RoboForge: Physically Optimized Text-guided Whole-Body Locomotion for Humanoids

While generative models have become effective at producing human-like motions from text, transferring these motions to humanoid robots for physical execution remains challenging. Existing pipelines are often limited by retargeting, where kinematic quality is undermined by physical infeasibility, contact-transition errors, and the high cost of real-world dynamical data. We present a unified latent-driven framework that bridges natural language and whole-body humanoid locomotion through a retarget-free, physics-optimized pipeline. Rather than treating generation and control as separate stages, our key insight is to couple them bidirectionally under physical constraints.We introduce a Physical Plausibility Optimization (PP-Opt) module as the coupling interface. In the forward direction, PP-Opt refines a teacher-student distillation policy with a plausibility-centric reward to suppress artifacts such as floating, skating, and penetration. In the backward direction, it converts reward-optimized simulation rollouts into high-quality explicit motion data, which is used to fine-tune the motion generator toward a more physically plausible latent distribution. This bidirectional design forms a self-improving cycle: the generator learns a physically grounded latent space, while the controller learns to execute latent-conditioned behaviors with dynamical integrity.Extensive experiments on the Unitree G1 humanoid show that our bidirectional optimization improves tracking accuracy and success rates. Across IsaacLab and MuJoCo, the implicit latent-driven pipeline consistently outperforms conventional explicit retargeting baselines in both precision and stability. By coupling diffusion-based motion generation with physical plausibility optimization, our framework provides a practical path toward deployable text-guided humanoid intelligence.
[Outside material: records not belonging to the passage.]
`src/rtl/keypad_debounce_scheduler.sv`:
```
// Debounces N_KEYS raw panel buttons through one shared qualification timer,
// scanning round-robin and handing qualified presses to the control FSM via valid/ready.
module keypad_debounce_scheduler #(
  parameter int N_KEYS        = 4,
  parameter int IDX_W         = 2,
  parameter int STABLE_CYCLES = 8
) (
  input  logic              i_clk,
  input  logic              i_clear,
  input  logic [N_KEYS-1:0] i_key_raw,
  input  logic              i_key_ready,
  output logic              o_key_valid,
  output logic [IDX_W-1:0]  o_key_code,
  output logic [N_KEYS-1:0] o_key_held,
  output logic              o_busy
);

  localparam int CNT_W = (STABLE_CYCLES > 1) ? $clog2(STABLE_CYCLES) : 1;
  localparam logic [CNT_W-1:0] CNT_MAX = CNT_W'(STABLE_CYCLES - 1);
  localparam logic [IDX_W-1:0] IDX_MAX = IDX_W'(N_KEYS - 1);

  typedef enum logic [1:0] {SCAN, QUALIFY, REPORT} state_t;

  state_t            r_state, w_state_nxt;
  logic [N_KEYS-1:0] r_s1, r_s2;
  logic [N_KEYS-1:0] r_held, w_held_nxt;
  logic              r_valid, w_valid_nxt;
  logic [IDX_W-1:0]  r_code, w_code_nxt;
  logic [IDX_W-1:0]  r_ptr, w_ptr_nxt;
  logic [IDX_W-1:0]  r_cand, w_cand_nxt;
  logic [CNT_W-1:0]  r_cnt, w_cnt_nxt;

  logic [N_KEYS-1:0] w_diff;
  logic              w_found;
  logic [IDX_W-1:0]  w_hit;
  logic [IDX_W-1:0]  w_cand_inc;

  assign w_diff     = r_s2 ^ r_held;
  assign w_cand_inc = (r_cand == IDX_MAX) ? '0 : r_cand + 1'b1;

  // First key differing from its debounced level, searching upward from r_ptr with wrap.
  always_comb begin
    int               j;
    logic [IDX_W-1:0] idx;
    j       = 0;
    idx     = '0;
    w_found = 1'b0;
    w_hit   = '0;
    for (int k = 0; k < N_KEYS; k++) begin
      j   = (int'(r_ptr) + k) % N_KEYS;
      idx = IDX_W'(j);
      if (!w_found && w_diff[idx]) begin
        w_found = 1'b1;
        w_hit   = idx;
      end
    end
  end

  always_comb begin
    w_state_nxt = r_state;
    w_held_nxt  = r_held;
    w_valid_nxt = r_valid;
    w_code_nxt  = r_code;
    w_ptr_nxt   = r_ptr;
    w_cand_nxt  = r_cand;
    w_cnt_nxt   = r_cnt;
    case (r_state)
      SCAN: begin
        if (w_found) begin
          w_cand_nxt  = w_hit;
          w_cnt_nxt   = '0;
          w_state_nxt = QUALIFY;
        end
      end
      QUALIFY: begin
        if (!w_diff[r_cand]) begin
          w_state_nxt = SCAN;
          w_ptr_nxt   = w_cand_inc;
        end else if (r_cnt != CNT_MAX) begin
          w_cnt_nxt = r_cnt + 1'b1;
        end else begin
          w_held_nxt[r_cand] = r_s2[r_cand];
          // Only presses are reported; a release just updates the held level.
          if (r_s2[r_cand]) begin
            w_valid_nxt = 1'b1;
            w_code_nxt  = r_cand;
            w_state_nxt = REPORT;
          end else begin
            w_state_nxt = SCAN;
            w_ptr_nxt   = w_cand_inc;
          end
        end
      end
      REPORT: begin
        if (r_valid && i_key_ready) begin
          w_valid_nxt = 1'b0;
          w_state_nxt = SCAN;
          w_ptr_nxt   = w_cand_inc;
        end
      end
      default: w_state_nxt = SCAN;
    endcase
  end

  always_ff @(posedge i_clk) begin
    if (i_clear) begin
      r_s1    <= '0;
      r_s2    <= '0;
      r_held  <= '0;
      r_valid <= 1'b0;
      r_code  <= '0;
      r_ptr   <= '0;
      r_cand  <= '0;
      r_cnt   <= '0;
      r_state <= SCAN;
    end else begin
      r_s1    <= i_key_raw;
      r_s2    <= r_s1;
      r_held  <= w_held_nxt;
      r_valid <= w_valid_nxt;
      r_code  <= w_code_nxt;
      r_ptr   <= w_ptr_nxt;
      r_cand  <= w_cand_nxt;
      r_cnt   <= w_cnt_nxt;
      r_state <= w_state_nxt;
    end
  end

  assign o_key_valid = r_valid;
  assign o_key_code  = r_code;
  assign o_key_held  = r_held;
  assign o_busy      = (r_state != SCAN);

endmodule

```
翻译：尽管生成模型在从文本生成类人运动方面已取得显著成效，但将这些运动迁移至人形机器人以实现物理执行仍面临挑战。现有流程通常受限于重定向过程：运动学质量因物理不可行性、接触过渡错误以及真实世界动力学数据的高昂成本而受损。我们提出一种统一的隐空间驱动框架，通过免重定向、物理优化的流程，将自然语言与全身人形机器人运动相连接。我们的核心洞见在于：不是将生成与控制视为独立阶段，而是在物理约束下将二者进行双向耦合。我们引入物理可行性优化模块（PP-Opt）作为耦合接口。在前向方向上，PP-Opt通过基于可行性的奖励精炼师生蒸馏策略，抑制漂浮、滑移与穿透等伪影；在后向方向上，它将经奖励优化的仿真轨迹转化为高质量显式运动数据，用于微调运动生成器，使其隐空间分布更符合物理可行性。这种双向设计形成了一个自我改进的循环：生成器学习物理约束的隐空间，而控制器则执行具有动力学完整性的隐条件行为。在Unitree G1人形机器人上的大量实验表明，我们的双向优化提升了跟踪精度与成功率。在IsaacLab与MuJoCo平台上，隐式隐空间驱动流程在精度与稳定性上一致优于传统的显式重定向基线方法。通过将基于扩散的运动生成与物理可行性优化相结合，本框架为可部署的文本引导人形智能提供了实用路径。